After many late nights running through merger scenarios for a client, Nicole Arnaboldi, fresh out of Harvard Business School at her first job with an investment bank, walked into her boss's office and experienced a seminal moment that would shape her entire career.

"It wasn't like a big meeting or anything like that," says Arnaboldi, who recently changed roles at Credit Suisse from vice chairman of alternative investments. "I brought my piles of analysis to the person who was then heading our M&A business and I plopped it down for him, and he said, 'So what do you think? How should we advise our client?'"
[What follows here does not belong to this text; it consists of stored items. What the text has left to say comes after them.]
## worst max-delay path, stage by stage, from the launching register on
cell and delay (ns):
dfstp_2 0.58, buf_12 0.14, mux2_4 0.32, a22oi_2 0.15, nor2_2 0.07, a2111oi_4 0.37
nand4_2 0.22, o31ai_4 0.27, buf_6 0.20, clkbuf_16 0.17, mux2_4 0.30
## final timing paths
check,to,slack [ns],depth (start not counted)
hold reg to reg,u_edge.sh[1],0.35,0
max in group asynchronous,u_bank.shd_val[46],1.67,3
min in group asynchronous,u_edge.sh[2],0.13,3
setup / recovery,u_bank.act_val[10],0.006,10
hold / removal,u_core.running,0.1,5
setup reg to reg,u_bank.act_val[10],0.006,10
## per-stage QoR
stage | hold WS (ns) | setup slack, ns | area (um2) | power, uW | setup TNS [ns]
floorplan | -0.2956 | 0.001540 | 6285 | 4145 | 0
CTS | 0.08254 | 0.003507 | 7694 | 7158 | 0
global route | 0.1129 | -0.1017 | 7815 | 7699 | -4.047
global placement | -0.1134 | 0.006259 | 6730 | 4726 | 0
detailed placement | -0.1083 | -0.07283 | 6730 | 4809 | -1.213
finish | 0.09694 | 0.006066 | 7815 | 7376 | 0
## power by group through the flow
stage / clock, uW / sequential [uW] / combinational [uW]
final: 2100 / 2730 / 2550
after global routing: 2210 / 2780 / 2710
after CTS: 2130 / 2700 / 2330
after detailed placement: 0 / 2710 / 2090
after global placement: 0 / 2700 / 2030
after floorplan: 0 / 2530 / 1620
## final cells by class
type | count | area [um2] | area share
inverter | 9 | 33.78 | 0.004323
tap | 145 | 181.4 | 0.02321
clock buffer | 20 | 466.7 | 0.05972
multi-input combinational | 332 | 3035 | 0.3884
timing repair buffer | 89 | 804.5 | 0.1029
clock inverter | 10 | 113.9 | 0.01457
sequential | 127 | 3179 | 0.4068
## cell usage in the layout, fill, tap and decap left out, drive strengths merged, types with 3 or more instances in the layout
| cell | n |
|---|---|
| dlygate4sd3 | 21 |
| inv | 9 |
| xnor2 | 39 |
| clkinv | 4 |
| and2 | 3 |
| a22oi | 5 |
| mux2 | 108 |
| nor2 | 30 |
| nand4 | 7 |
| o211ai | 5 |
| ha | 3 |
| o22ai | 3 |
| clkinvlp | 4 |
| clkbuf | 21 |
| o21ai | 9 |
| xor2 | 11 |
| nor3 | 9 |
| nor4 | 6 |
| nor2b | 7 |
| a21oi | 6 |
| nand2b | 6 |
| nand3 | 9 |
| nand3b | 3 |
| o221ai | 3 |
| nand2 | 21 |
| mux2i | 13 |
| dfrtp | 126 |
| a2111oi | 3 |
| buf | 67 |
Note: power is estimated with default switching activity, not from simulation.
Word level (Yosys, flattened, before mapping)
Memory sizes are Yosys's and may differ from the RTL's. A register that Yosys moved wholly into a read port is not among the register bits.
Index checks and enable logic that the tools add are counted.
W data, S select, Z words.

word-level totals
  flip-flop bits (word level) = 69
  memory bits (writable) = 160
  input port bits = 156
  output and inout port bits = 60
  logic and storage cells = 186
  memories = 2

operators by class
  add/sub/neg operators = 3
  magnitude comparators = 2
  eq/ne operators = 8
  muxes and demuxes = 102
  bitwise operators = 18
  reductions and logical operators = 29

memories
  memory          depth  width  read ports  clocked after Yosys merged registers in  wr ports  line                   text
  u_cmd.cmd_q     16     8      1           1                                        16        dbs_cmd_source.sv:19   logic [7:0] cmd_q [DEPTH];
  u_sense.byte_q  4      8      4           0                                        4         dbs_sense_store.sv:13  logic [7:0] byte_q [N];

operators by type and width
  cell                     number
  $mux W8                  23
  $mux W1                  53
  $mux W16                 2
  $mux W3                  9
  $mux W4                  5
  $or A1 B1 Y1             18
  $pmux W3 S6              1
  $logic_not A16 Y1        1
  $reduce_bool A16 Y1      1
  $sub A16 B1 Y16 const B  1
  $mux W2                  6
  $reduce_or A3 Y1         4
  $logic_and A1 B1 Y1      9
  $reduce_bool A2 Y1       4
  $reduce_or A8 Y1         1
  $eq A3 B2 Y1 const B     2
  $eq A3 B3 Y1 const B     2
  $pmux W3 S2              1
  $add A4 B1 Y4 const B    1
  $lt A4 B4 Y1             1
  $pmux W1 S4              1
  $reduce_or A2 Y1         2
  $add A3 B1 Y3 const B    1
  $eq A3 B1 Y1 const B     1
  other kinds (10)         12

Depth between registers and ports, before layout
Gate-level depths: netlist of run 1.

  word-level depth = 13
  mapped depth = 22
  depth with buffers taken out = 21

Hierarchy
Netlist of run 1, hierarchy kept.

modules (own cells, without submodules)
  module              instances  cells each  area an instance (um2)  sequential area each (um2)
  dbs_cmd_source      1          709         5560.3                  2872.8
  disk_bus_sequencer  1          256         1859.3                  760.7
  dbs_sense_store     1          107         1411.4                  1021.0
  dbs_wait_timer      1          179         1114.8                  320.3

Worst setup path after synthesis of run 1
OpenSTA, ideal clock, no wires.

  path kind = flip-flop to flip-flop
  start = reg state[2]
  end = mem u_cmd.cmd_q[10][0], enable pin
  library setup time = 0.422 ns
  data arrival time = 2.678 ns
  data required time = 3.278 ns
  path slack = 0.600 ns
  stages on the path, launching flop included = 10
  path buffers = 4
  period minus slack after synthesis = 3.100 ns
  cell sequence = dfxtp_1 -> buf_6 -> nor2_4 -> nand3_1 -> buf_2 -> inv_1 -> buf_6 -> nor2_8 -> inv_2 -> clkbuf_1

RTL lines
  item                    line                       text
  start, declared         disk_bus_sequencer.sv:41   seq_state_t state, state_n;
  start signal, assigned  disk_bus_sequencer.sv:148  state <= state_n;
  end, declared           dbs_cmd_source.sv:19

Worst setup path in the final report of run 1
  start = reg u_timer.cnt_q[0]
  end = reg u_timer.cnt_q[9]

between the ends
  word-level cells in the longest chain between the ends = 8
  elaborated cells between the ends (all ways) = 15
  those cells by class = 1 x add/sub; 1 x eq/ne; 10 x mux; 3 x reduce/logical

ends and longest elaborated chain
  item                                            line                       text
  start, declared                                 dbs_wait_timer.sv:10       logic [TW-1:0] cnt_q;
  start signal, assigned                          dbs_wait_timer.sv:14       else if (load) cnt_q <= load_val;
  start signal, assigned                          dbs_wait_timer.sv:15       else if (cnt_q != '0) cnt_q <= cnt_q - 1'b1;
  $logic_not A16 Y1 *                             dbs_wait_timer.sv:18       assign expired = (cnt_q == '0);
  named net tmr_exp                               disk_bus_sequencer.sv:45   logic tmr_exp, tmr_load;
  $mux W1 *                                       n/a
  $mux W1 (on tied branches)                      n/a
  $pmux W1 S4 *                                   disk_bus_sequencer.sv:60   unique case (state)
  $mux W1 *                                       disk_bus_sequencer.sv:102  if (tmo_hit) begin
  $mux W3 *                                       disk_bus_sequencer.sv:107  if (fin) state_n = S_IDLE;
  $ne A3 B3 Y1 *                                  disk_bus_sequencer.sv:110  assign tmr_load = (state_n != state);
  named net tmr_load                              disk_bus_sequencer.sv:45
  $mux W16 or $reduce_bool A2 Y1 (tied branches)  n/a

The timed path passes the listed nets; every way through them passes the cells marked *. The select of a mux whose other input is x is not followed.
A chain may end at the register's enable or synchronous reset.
--- config.mk ---
export PLATFORM = sky130hd
export DESIGN_NAME = alu8_flagged
export DESIGN_NICKNAME = d
export VERILOG_FILES = /design/src/rtl/alu8_pkg.sv /design/src/rtl/alu8_decode.sv /design/src/rtl/alu8_addsub.sv /design/src/rtl/alu8_logic.sv /design/src/rtl/alu8_step.sv /design/src/rtl/alu8_flagged.sv
export SDC_FILE = /design/constraint.sdc
export NUM_CORES = 1
export LEC_CHECK = 0
export BUFFER_PORTS_ARGS = -buffer_cell sky130_fd_sc_hd__buf_4
export CORE_MARGIN = 10
export CORE_UTILIZATION = 45
export CTS_CLUSTER_SIZE = 10
export DETAILED_ROUTE_END_ITERATION = 16
export GPL_TIMING_DRIVEN = 0
export MAX_ROUTING_LAYER = met4
export SYNTH_ARGS = -nofsm -noshare
export SYNTH_HDL_FRONTEND = slang
export SYNTH_SLANG_ARGS = --single-unit
export TNS_END_PERCENT = 100
--- constraint.sdc ---
create_clock -name clk -period 5.5 [get_ports clk]
set_input_delay 0.55 -clock clk [delete_from_list [all_inputs] [get_ports clk]]
set_output_delay 0.55 -clock clk [all_outputs]
set_load 0.05 [all_outputs]
===== config.mk =====
export PLATFORM = sky130hd
export DESIGN_NAME = clmux_link
export DESIGN_NICKNAME = d
export VERILOG_FILES = /design/src/rtl/clmux_pkg.sv /design/src/rtl/clmux_fifo.sv /design/src/rtl/clmux_arbiter.sv /design/src/rtl/clmux_rx_demux.sv /design/src/rtl/clmux_link.sv
export SDC_FILE = /design/constraint.sdc
export NUM_CORES = 1
export LEC_CHECK = 0
export BUFFER_PORTS_ARGS = -buffer_cell sky130_fd_sc_hd__buf_2
export CAP_MARGIN = 20
export CORE_ASPECT_RATIO = 1.2
export CORE_UTILIZATION = 43
export CTS_CLUSTER_DIAMETER = 200
export DETAILED_ROUTE_END_ITERATION = 8
export HOLD_SLACK_MARGIN = 0.05
export SLEW_MARGIN = 20
export SYNTH_ARGS = -nofsm -noshare
export SYNTH_HDL_FRONTEND = slang
export SYNTH_SLANG_ARGS = --single-unit

===== constraint.sdc =====
create_clock -name clk -period 4 [get_ports clk]
set_clock_uncertainty 0.2 [all_clocks]
set_input_delay 0.6 -clock clk [delete_from_list [all_inputs] [get_ports clk]]
set_output_delay 0.6 -clock clk [all_outputs]
set_load 0.02 [all_outputs]

===== src/rtl/clmux_pkg.sv =====
package clmux_pkg;
  localparam int TAG_W = 2;

  function automatic int frame_width(input int payload_w);
    return payload_w + TAG_W + 1;
  endfunction
endpackage


===== src/rtl/clmux_fifo.sv =====
module clmux_fifo #(
  parameter int WIDTH = 16,
  parameter int DEPTH = 4
) (
  input  logic             clk,
  input  logic             rst_n,
  input  logic             push_valid,
  output logic             push_ready,
  input  logic [WIDTH-1:0] push_data,
  input  logic             pop,
  output logic             not_empty,
  output logic [WIDTH-1:0] head
);
  localparam int AW = (DEPTH > 1) ? $clog2(DEPTH) : 1;
  localparam int CW = AW + 1;

  logic [WIDTH-1:0] mem [DEPTH];
  logic [AW-1:0]    wr_ptr, rd_ptr;
  logic [CW-1:0]    fill;
  logic             do_push, do_pop;

  assign push_ready = (fill != CW'(DEPTH));
  assign not_empty  = (fill != '0);
  assign do_push    = push_valid && push_ready;
  assign do_pop     = pop && not_empty;
  assign head       = mem[rd_ptr];

  always_ff @(posedge clk) begin
    if (do_push) mem[wr_ptr] <= push_data;
  end

  always_ff @(posedge clk) begin
    if (!rst_n) begin
      wr_ptr <= '0;
      rd_ptr <= '0;
      fill   <= '0;
    end else begin
      if (do_push) wr_ptr <= (wr_ptr == AW'(DEPTH - 1)) ? '0 : wr_ptr + 1'b1;
      if (do_pop)  rd_ptr <= (rd_ptr == AW'(DEPTH - 1)) ? '0 : rd_ptr + 1'b1;
      case ({do_push, do_pop})
        2'b10:   fill <= fill + 1'b1;
        2'b01:   fill <= fill - 1'b1;
        default: fill <= fill;
      endcase
    end
  end
endmodule


===== src/rtl/clmux_arbiter.sv =====
module clmux_arbiter
  import clmux_pkg::*;
#(
  parameter int NUM_CLASSES = 4
) (
  input  logic [NUM_CLASSES-1:0] req,
  output logic [NUM_CLASSES-1:0] grant,
  output logic [TAG_W-1:0]       grant_idx,
  output logic                   any_req
);
  logic [NUM_CLASSES:0] seen;
  assign seen[0] = 1'b0;

  for (genvar i = 0; i < NUM_CLASSES; i++) begin : g_chain
    assign grant[i]  = req[i] & ~seen[i];
    assign seen[i+1] = seen[i] | req[i];
  end

  assign any_req = seen[NUM_CLASSES];

  always_comb begin
    grant_idx = '0;
    for (int i = 0; i < NUM_CLASSES; i++) begin
      if (grant[i]) grant_idx = TAG_W'(i);
    end
  end
endmodule


===== src/rtl/clmux_rx_demux.sv =====
module clmux_rx_demux
  import clmux_pkg::*;
#(
  parameter int NUM_CLASSES = 4,
  parameter int PAYLOAD_W   = 16
) (
  input  logic                             rx_valid,
  output logic                             rx_ready,
  input  logic [PAYLOAD_W+TAG_W:0]         rx_frame,
  output logic [NUM_CLASSES-1:0]           out_valid,
  input  logic [NUM_CLASSES-1:0]           out_ready,
  output logic [PAYLOAD_W-1:0]             out_data
);
  logic             is_data;
  logic [TAG_W-1:0] tag;

  assign is_data  = rx_frame[PAYLOAD_W+TAG_W];
  assign tag      = rx_frame[PAYLOAD_W +: TAG_W];
  assign out_data = rx_frame[PAYLOAD_W-1:0];

  always_comb begin
    out_valid = '0;
    rx_ready  = 1'b1;
    for (int c = 0; c < NUM_CLASSES; c++) begin
      if (rx_valid && is_data && tag == TAG_W'(c)) begin
        out_valid[c] = 1'b1;
        rx_ready     = out_ready[c];
      end
    end
  end
endmodule


===== src/rtl/clmux_link.sv =====
module clmux_link
  import clmux_pkg::*;
#(
  parameter int NUM_CLASSES = 4,
  parameter int PAYLOAD_W   = 16,
  parameter int QUEUE_DEPTH = 4,
  localparam int FRAME_W    = PAYLOAD_W + TAG_W + 1
) (
  input  logic                             clk,
  input  logic                             rst_n,
  input  logic [NUM_CLASSES-1:0]           in_valid,
  output logic [NUM_CLASSES-1:0]           in_ready,
  input  logic [NUM_CLASSES*PAYLOAD_W-1:0] in_data,
  output logic                             tx_valid,
  input  logic                             tx_ready,
  output logic [FRAME_W-1:0]               tx_frame,
  input  logic                             rx_valid,
  output logic                             rx_ready,
  input  logic [FRAME_W-1:0]               rx_frame,
  output logic [NUM_CLASSES-1:0]           out_valid,
  input  logic [NUM_CLASSES-1:0]           out_ready,
  output logic [PAYLOAD_W-1:0]             out_data
);
  logic [NUM_CLASSES-1:0] q_nonempty;
  logic [NUM_CLASSES-1:0] grant;
  logic [NUM_CLASSES-1:0] pop;
  logic [PAYLOAD_W-1:0]   head [NUM_CLASSES];
  logic [PAYLOAD_W-1:0]   sel_data;
  logic [TAG_W-1:0]       sel_tag;
  logic                   sel_any;
  logic                   load;

  assign load = tx_ready || !tx_valid;
  assign pop  = grant & {NUM_CLASSES{load}};

  for (genvar c = 0; c < NUM_CLASSES; c++) begin : g_queue
    clmux_fifo #(
      .WIDTH(PAYLOAD_W),
      .DEPTH(QUEUE_DEPTH)
    ) u_q (
      .clk       (clk),
      .rst_n     (rst_n),
      .push_valid(in_valid[c]),
      .push_ready(in_ready[c]),
      .push_data (in_data[c*PAYLOAD_W +: PAYLOAD_W]),
      .pop       (pop[c]),
      .not_empty (q_nonempty[c]),
      .head      (head[c])
    );
  end

  clmux_arbiter #(.NUM_CLASSES(NUM_CLASSES)) u_arb (
    .req      (q_nonempty),
    .grant    (grant),
    .grant_idx(sel_tag),
    .any_req  (sel_any)
  );

  always_comb begin
    sel_data = '0;
    for (int c = 0; c < NUM_CLASSES; c++) begin
      if (grant[c]) sel_data = head[c];
    end
  end

  always_ff @(posedge clk) begin
    if (!rst_n) begin
      tx_valid <= 1'b0;
      tx_frame <= '0;
    end else if (load) begin
      tx_valid <= 1'b1;
      tx_frame <= sel_any ? {1'b1, sel_tag, sel_data} : '0;
    end
  end

  clmux_rx_demux #(
    .NUM_CLASSES(NUM_CLASSES),
    .PAYLOAD_W  (PAYLOAD_W)
  ) u_rx (
    .rx_valid (rx_valid),
    .rx_ready (rx_ready),
    .rx_frame (rx_frame),
    .out_valid(out_valid),
    .out_ready(out_ready),
    .out_data (out_data)
  );
endmodule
She had done some analysis while crunching numbers on various buyout models-something that today can be done with the click of a button, she says-but the question still shocked her. "Here was this senior M&A guy that actually cared to ask me the question of what I thought."

She says the experience highlighted the importance of being prepared-"the old Boy Scout motto." It also taught her to push beyond the basic tasks at hand to deliver in ways that her superiors might not be expecting, and to consider the larger perspective rather than getting mired in those tasks. "Because, in effect, that's really the transition that everybody has to make coming up the chain-from running the numbers, to thinking about strategy," Arnaboldi says. "Obviously, the earlier you start thinking about that, the better."

Given the nature of Arnaboldi's new role at Credit Suisse, taking a circumspect view has never been more important. Besides decision-making for the bank's large illiquid portfolio and fortifying relationships with key investors, Arnaboldi must helpredefine Credit Suisse's asset management strategy in the wake of the monumental Dodd-Frank Act, particularly the Volcker Rule.